While many free blacks moved north, the most dramatic migration to Canada involved those fleeing slavery--and even today, the most emotionally compelling Canadian sites tied to 19th-century African Americans interpret the story of the flight to freedom. In 1830, Josiah Henson loaded his family into a small boat and crossed the Ohio River, leaving Kentucky and bondage behind and setting out on the frightening road of a freedom still in jeopardy from slave catchers. For two weeks the family traveled by night and hid by day, before finally reaching a northern sanctuary.
Once in Canada, Henson settled down to providing for his family, though much of his time was devoted to assisting fugitives. Toward this end, in 1841 Henson and other former slaves and white abolitionists purchased 200 acres of land near Dresden, Ontario. Here they established an agricultural and manual labor training school for freedmen and fugitives, as the nucleus of Dawn, a black cooperative settlement. Soon a saw and grist mill, a brickyard and a church were erected, and approximately 500 souls settled in an expanding black community. Six years later, Henson stepped onto the world's stage in a small way with the publication of his biography, The Life of Josiah Henson, Formerly a Slave, Now an Inhabitant of Canada.
Three years later, with the publication of Harriet Beecher Stowe's Uncle Tom's Cabin, Henson's role on that stage would assume larger proportions, and the man (identified in Stowe's source notes as the model for the novel's protagonist) would be forever diminished, subsumed within the identity of Uncle Tom. While this identity conferred benefits--it was, for example, certainly the basis of his visit to Britain, during which he met with Queen Victoria--it made it all the harder to hide when the Dawn community collapsed amid scandal and charges of fraud.

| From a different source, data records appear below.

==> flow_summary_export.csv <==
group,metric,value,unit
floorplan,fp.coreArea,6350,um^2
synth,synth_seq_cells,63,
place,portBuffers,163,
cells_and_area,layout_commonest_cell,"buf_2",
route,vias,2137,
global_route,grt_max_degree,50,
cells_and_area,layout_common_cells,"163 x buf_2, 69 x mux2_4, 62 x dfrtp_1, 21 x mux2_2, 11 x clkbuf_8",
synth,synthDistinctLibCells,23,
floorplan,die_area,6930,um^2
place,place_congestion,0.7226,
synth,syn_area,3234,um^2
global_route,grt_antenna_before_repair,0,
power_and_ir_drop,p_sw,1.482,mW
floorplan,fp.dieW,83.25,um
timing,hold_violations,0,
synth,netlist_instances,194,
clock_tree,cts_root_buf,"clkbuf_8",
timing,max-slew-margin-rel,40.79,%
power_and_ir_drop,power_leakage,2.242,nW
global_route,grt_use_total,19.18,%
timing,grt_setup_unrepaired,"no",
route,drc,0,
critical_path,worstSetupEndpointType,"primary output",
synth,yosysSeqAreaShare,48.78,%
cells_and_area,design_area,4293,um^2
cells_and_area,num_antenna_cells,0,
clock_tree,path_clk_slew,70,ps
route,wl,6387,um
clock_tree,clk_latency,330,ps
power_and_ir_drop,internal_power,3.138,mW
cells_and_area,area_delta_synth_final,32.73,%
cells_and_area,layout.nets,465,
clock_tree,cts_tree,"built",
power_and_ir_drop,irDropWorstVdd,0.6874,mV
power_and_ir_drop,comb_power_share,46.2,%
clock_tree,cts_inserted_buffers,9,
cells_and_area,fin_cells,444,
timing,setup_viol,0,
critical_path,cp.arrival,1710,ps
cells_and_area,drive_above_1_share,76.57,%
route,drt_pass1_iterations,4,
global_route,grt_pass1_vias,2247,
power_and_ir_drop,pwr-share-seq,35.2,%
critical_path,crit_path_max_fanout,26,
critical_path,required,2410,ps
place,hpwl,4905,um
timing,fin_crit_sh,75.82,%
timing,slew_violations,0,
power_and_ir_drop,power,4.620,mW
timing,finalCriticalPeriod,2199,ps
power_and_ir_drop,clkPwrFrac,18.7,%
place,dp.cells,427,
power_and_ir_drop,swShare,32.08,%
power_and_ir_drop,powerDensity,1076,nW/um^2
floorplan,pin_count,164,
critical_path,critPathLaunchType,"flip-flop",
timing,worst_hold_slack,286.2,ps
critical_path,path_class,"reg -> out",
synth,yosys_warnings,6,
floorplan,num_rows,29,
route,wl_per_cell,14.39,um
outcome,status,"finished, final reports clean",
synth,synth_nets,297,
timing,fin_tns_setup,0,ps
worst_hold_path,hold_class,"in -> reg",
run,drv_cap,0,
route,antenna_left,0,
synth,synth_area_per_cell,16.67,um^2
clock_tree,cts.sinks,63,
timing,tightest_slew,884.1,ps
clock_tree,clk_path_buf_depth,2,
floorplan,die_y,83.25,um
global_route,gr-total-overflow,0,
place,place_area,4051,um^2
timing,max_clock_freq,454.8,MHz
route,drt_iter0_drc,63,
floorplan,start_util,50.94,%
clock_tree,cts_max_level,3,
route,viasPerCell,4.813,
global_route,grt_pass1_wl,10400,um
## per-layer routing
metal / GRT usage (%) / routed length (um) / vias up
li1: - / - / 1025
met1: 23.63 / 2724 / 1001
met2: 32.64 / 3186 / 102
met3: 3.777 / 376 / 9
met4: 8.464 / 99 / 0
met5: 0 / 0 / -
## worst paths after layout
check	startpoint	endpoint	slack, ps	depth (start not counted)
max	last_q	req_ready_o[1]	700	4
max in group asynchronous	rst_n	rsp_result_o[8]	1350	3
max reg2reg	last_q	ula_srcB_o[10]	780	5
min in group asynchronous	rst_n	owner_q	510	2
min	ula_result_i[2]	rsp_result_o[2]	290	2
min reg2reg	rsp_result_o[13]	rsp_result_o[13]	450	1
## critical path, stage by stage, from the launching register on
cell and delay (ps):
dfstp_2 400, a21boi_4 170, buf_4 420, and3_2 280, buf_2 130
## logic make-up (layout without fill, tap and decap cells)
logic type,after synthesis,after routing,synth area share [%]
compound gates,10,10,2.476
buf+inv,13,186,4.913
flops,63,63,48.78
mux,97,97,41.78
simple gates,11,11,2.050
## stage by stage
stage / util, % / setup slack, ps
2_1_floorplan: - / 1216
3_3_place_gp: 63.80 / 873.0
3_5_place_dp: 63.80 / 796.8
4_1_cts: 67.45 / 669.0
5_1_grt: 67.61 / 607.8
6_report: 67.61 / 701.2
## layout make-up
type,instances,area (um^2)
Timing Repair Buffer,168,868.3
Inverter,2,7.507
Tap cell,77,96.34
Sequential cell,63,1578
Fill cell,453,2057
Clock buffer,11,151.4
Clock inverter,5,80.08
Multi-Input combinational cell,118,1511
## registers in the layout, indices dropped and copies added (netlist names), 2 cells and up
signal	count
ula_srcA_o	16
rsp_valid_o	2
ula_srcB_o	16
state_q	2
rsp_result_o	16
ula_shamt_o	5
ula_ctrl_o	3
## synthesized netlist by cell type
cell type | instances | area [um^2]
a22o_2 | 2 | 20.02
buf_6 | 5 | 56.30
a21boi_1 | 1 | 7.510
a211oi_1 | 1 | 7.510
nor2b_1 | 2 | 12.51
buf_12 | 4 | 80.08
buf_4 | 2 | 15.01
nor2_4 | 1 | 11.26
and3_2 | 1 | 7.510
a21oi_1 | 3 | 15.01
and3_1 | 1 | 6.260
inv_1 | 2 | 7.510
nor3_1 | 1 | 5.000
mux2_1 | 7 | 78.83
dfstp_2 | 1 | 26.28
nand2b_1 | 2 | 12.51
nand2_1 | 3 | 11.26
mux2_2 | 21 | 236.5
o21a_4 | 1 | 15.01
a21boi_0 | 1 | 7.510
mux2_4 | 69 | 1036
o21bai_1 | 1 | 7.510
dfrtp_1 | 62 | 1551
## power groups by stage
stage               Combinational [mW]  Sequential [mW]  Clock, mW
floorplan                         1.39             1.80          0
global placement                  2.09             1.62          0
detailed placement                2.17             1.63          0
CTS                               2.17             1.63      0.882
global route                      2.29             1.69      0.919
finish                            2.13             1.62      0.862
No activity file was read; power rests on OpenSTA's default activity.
**src/rtl/dual_sine_ctrl_if.sv**
```systemverilog
// dual_sine_ctrl_if
//   Bundles the two buses around the sine sequencer:
//   - offset request handshake: offset_in, offset_valid (requester -> ctrl),
//     offset_ready (ctrl -> requester)
//   - dual-port ROM bus: addr1, addr2, offset (ctrl -> ROM),
//     dout1, dout2 (ROM -> ctrl, combinational read data)
//   Modport slave is the sequencer's view; master is the requester/ROM side.
interface dual_sine_ctrl_if #(
  parameter int ADDRESS_WIDTH = 8,
  parameter int DATA_WIDTH    = 8
);
  logic [ADDRESS_WIDTH-1:0] offset_in;
  logic                     offset_valid;
  logic                     offset_ready;
  logic [ADDRESS_WIDTH-1:0] addr1;
  logic [ADDRESS_WIDTH-1:0] addr2;
  logic [ADDRESS_WIDTH-1:0] offset;
  logic [DATA_WIDTH-1:0]    dout1;
  logic [DATA_WIDTH-1:0]    dout2;

  modport slave (
    input  offset_in, offset_valid, dout1, dout2,
    output offset_ready, addr1, addr2, offset
  );

  modport master (
    output offset_in, offset_valid, dout1, dout2,
    input  offset_ready, addr1, addr2, offset
  );
endinterface

```
**src/rtl/dual_sine_ctrl.sv**
```systemverilog
// dual_sine_ctrl
//   Sequencer for a dual-port sine ROM. Steps a shared phase address by a
//   programmable increment, owns the channel-2 offset register (updated via a
//   valid/ready handshake and committed only on a phase wrap while running),
//   and registers both ROM outputs as a qualified sample pair.
// Ports:
//   clk, rst_n        clock, synchronous active-low reset
//   start, stop       start a burst from IDLE / abort RUN (stop wins)
//   burst_len         samples per burst, 0 = continuous (sampled at start)
//   incr              phase step (sampled at start)
//   bus               offset handshake + ROM address/data (slave modport)
//   sample1, sample2  registered ROM data, qualified by sample_valid
//   busy              state is not IDLE
//   done              one-cycle pulse at the end of a finite burst
module dual_sine_ctrl #(
  parameter int ADDRESS_WIDTH = 8,
  parameter int DATA_WIDTH    = 8
) (
  input  logic                     clk,
  input  logic                     rst_n,
  input  logic                     start,
  input  logic                     stop,
  input  logic [15:0]              burst_len,
  input  logic [ADDRESS_WIDTH-1:0] incr,
  dual_sine_ctrl_if.slave          bus,
  output logic [DATA_WIDTH-1:0]    sample1,
  output logic [DATA_WIDTH-1:0]    sample2,
  output logic                     sample_valid,
  output logic                     busy,
  output logic                     done
);

  localparam logic [1:0] ST_IDLE = 2'd0;
  localparam logic [1:0] ST_RUN  = 2'd1;
  localparam logic [1:0] ST_DONE = 2'd2;

  logic [1:0]               state;
  logic [ADDRESS_WIDTH-1:0] phase;
  logic [ADDRESS_WIDTH-1:0] incr_r;
  logic [ADDRESS_WIDTH-1:0] offset_r;
  logic [ADDRESS_WIDTH-1:0] pend_val;
  logic [15:0]              len_r;
  logic [15:0]              count;
  logic                     pending;
  logic [ADDRESS_WIDTH:0]   phase_sum;
  logic                     wrap;
  logic                     last;

  // The carry out of the phase addition marks a wrap back through zero.
  assign phase_sum = {1'b0, phase} + {1'b0, incr_r};
  assign wrap      = phase_sum[ADDRESS_WIDTH];
  assign last      = (len_r != 16'd0) && (count == len_r - 16'd1);

  assign bus.addr1        = phase;
  assign bus.addr2        = phase;
  assign bus.offset       = offset_r;
  assign bus.offset_ready = !pending;
  assign busy             = (state != ST_IDLE);

  always_ff @(posedge clk) begin
    if (!rst_n) begin
      state        <= ST_IDLE;
      phase        <= '0;
      incr_r       <= '0;
      len_r        <= '0;
      count        <= '0;
      sample1      <= '0;
      sample2      <= '0;
      sample_valid <= 1'b0;
      done         <= 1'b0;
    end else begin
      case (state)
        ST_IDLE: begin
          phase        <= '0;
          sample_valid <= 1'b0;
          done         <= 1'b0;
          if (start && !stop) begin
            incr_r <= incr;
            len_r  <= burst_len;
            count  <= '0;
            state  <= ST_RUN;
          end
        end
        ST_RUN: begin
          sample1 <= bus.dout1;
          sample2 <= bus.dout2;
          // Saturate so long continuous playback never wraps the counter.
          if (count != 16'hFFFF) count <= count + 16'd1;
          if (stop) begin
            // The sample captured this cycle is discarded by leaving valid low.
            state        <= ST_IDLE;
            phase        <= '0;
            sample_valid <= 1'b0;
          end else begin
            phase        <= phase_sum[ADDRESS_WIDTH-1:0];
            sample_valid <= 1'b1;
            if (last) begin
              state <= ST_DONE;
              done  <= 1'b1;
            end
          end
        end
        ST_DONE: begin
          state        <= ST_IDLE;
          phase        <= '0;
          sample_valid <= 1'b0;
          done         <= 1'b0;
        end
        default: begin
          state        <= ST_IDLE;
          phase        <= '0;
          sample_valid <= 1'b0;
          done         <= 1'b0;
        end
      endcase
    end
  end

  // Offset request: one entry deep. While running, the commit waits for a
  // wrap so channel 2 only changes at a cycle boundary; otherwise it lands
  // the cycle after the transfer. Ready is low while pending, so transfer
  // and commit can never happen in the same cycle.
  always_ff @(posedge clk) begin
    if (!rst_n) begin
      pending  <= 1'b0;
      pend_val <= '0;
      offset_r <= '0;
    end else if (pending) begin
      if ((state != ST_RUN) || wrap) begin
        offset_r <= pend_val;
        pending  <= 1'b0;
      end
    end else if (bus.offset_valid) begin
      pend_val <= bus.offset_in;
      pending  <= 1'b1;
    end
  end

endmodule
```
**src/flat_wrapper.sv**
```systemverilog
// flat-port wrapper written by rule: the top's interface ports become plain ports
module dual_sine_ctrl_flat 
#(
  parameter int ADDRESS_WIDTH = 8,
  parameter int DATA_WIDTH    = 8
)
  (clk, rst_n, start, stop, burst_len, incr, sample1, sample2, sample_valid, busy, done, bus_offset_in, bus_offset_valid, bus_dout1, bus_dout2, bus_offset_ready, bus_addr1, bus_addr2, bus_offset);
  dual_sine_ctrl_if #(.ADDRESS_WIDTH(ADDRESS_WIDTH), .DATA_WIDTH(DATA_WIDTH)) bus_i ();
  input  logic clk;
  input  logic rst_n;
  input  logic start;
  input  logic stop;
  input  logic [15:0] burst_len;
  input  logic [ADDRESS_WIDTH-1:0] incr;
  output logic [DATA_WIDTH-1:0] sample1;
  output logic [DATA_WIDTH-1:0] sample2;
  output logic sample_valid;
  output logic busy;
  output logic done;
  input wire logic [$bits(bus_i.offset_in)-1:0] bus_offset_in;
  input wire logic [$bits(bus_i.offset_valid)-1:0] bus_offset_valid;
  input wire logic [$bits(bus_i.dout1)-1:0] bus_dout1;
  input wire logic [$bits(bus_i.dout2)-1:0] bus_dout2;
  output wire logic [$bits(bus_i.offset_ready)-1:0] bus_offset_ready;
  output wire logic [$bits(bus_i.addr1)-1:0] bus_addr1;
  output wire logic [$bits(bus_i.addr2)-1:0] bus_addr2;
  output wire logic [$bits(bus_i.offset)-1:0] bus_offset;
  assign bus_i.offset_in = bus_offset_in;
  assign bus_i.offset_valid = bus_offset_valid;
  assign bus_i.dout1 = bus_dout1;
  assign bus_i.dout2 = bus_dout2;
  assign bus_offset_ready = bus_i.offset_ready;
  assign bus_addr1 = bus_i.addr1;
  assign bus_addr2 = bus_i.addr2;
  assign bus_offset = bus_i.offset;
  dual_sine_ctrl #(.ADDRESS_WIDTH(ADDRESS_WIDTH), .DATA_WIDTH(DATA_WIDTH)) u_core (.clk(clk), .rst_n(rst_n), .start(start), .stop(stop), .burst_len(burst_len), .incr(incr), .bus(bus_i), .sample1(sample1), .sample2(sample2), .sample_valid(sample_valid), .busy(busy), .done(done));
endmodule
```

Today, visitors to the old Dawn settlement will find the Uncle Tom's Cabin Historic Site. The house in which Henson Site. The cemetery in which he is buried, the community-erected church in which he preached, the building in which fugitive slaves first were housed upon their arrival at Dawn, an agricultural building complete with period implements, some of the original school buildings, a Henson memorial plaque, and a museum with modest holdings (period furnishings, slave handcuffs and chains, and a first edition of Henson's 1849 autobiography) interpret the man and the all-black community that provided refuge to fugitives from slavery. Visitors here get an added bonus: The site is run by Henson's great-great-grand-daughter, who is proud to tell the story of her family's roots.